Work request –
Below are lines of data; count those containing the word "final" and write nothing but the number.

[Stored items]

+ + + +

[src/rtl/hga_ram.sv]
// Generic single-port-write, single-port-read RAM with registered read data.
module hga_ram #(
  parameter int WIDTH = 8,
  parameter int DEPTH = 16
) (
  input  logic                     clk,
  input  logic                     we,
  input  logic [$clog2(DEPTH)-1:0] waddr,
  input  logic [WIDTH-1:0]         wdata,
  input  logic                     re,
  input  logic [$clog2(DEPTH)-1:0] raddr,
  output logic [WIDTH-1:0]         rdata
);

  logic [WIDTH-1:0] mem [DEPTH];

  always_ff @(posedge clk) begin
    if (we) begin
      mem[waddr] <= wdata;
    end
    if (re) begin
      rdata <= mem[raddr];
    end
  end

endmodule

[config.mk]
export PLATFORM = sky130hd
export DESIGN_NAME = hga_ram
export DESIGN_NICKNAME = d
export VERILOG_FILES = /design/src/rtl/hga_ram.sv
export SDC_FILE = /design/constraint.sdc
export NUM_CORES = 1
export LEC_CHECK = 0
export BUFFER_PORTS_ARGS = -buffer_cell sky130_fd_sc_hd__buf_2
export CELL_PAD_IN_SITES_DETAIL_PLACEMENT = 1
export CELL_PAD_IN_SITES_GLOBAL_PLACEMENT = 2
export CORE_MARGIN = 5
export CORE_UTILIZATION = 48
export DETAILED_ROUTE_END_ITERATION = 8
export GPL_TIMING_DRIVEN = 1
export PLACE_DENSITY_LB_ADDON = 0.25
export SYNTH_ARGS = -nofsm -noshare
export SYNTH_HDL_FRONTEND = slang
export SYNTH_SLANG_ARGS = --single-unit
[constraint.sdc]
create_clock -name clk -period 2.3 [get_ports clk]
set_input_delay 0.575 -clock clk [delete_from_list [all_inputs] [get_ports clk]]
set_output_delay 0.575 -clock clk [all_outputs]
set_load 0.01 [all_outputs]
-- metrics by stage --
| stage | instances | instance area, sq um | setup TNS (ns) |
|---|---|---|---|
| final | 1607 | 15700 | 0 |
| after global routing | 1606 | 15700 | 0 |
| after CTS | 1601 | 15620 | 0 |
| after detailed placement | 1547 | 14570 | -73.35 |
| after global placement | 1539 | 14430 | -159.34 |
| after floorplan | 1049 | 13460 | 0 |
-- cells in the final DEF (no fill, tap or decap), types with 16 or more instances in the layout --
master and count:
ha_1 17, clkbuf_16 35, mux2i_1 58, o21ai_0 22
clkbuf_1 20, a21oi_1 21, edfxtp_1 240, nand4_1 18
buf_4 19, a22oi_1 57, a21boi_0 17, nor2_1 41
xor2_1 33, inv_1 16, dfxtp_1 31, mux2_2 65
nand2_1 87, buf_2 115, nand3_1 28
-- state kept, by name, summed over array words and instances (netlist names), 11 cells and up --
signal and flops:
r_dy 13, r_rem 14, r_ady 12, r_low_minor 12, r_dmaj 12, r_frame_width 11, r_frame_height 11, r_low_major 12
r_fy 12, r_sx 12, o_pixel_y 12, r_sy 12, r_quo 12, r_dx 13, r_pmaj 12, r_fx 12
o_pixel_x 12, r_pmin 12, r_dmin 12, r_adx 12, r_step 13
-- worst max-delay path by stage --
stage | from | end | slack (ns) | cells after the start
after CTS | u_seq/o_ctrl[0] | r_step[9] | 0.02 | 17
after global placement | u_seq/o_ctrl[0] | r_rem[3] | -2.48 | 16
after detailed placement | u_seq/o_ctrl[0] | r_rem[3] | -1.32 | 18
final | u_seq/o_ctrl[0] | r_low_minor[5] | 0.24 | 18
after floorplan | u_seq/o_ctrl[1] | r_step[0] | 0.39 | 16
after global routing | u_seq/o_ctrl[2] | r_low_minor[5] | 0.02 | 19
$ cat config.mk
export PLATFORM = sky130hd
export DESIGN_NAME = qjt_tmul
export DESIGN_NICKNAME = d
export VERILOG_FILES = /design/src/design/assert_macros.svh /design/src/design/qjt_pkg.sv /design/src/design/qjt_tmul.sv
export SDC_FILE = /design/constraint.sdc
export NUM_CORES = 1
export LEC_CHECK = 0
export ABC_AREA = 1
export BUFFER_PORTS_ARGS = -buffer_cell sky130_fd_sc_hd__clkbuf_2
export CAP_MARGIN = 20
export CELL_PAD_IN_SITES_DETAIL_PLACEMENT = 1
export CELL_PAD_IN_SITES_GLOBAL_PLACEMENT = 1
export CORE_AREA = 2 2 215 217
export CTS_CLUSTER_SIZE = 8
export DETAILED_ROUTE_END_ITERATION = 10
export DIE_AREA = 0 0 217 219
export PLACE_DENSITY_LB_ADDON = 0.15
export SLEW_MARGIN = 30
export SYNTH_ARGS = -nofsm -noshare
export SYNTH_HDL_FRONTEND = slang
export SYNTH_SLANG_ARGS = --single-unit
$ cat constraint.sdc
create_clock -name clk -period 13.83 [get_ports clk]
set_clock_uncertainty 0.1 [all_clocks]
set_input_delay 0 -clock clk [delete_from_list [all_inputs] [get_ports clk]]
set_output_delay 0 -clock clk [all_outputs]
set_load 0.005 [all_outputs]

+ + + +

Response area –
3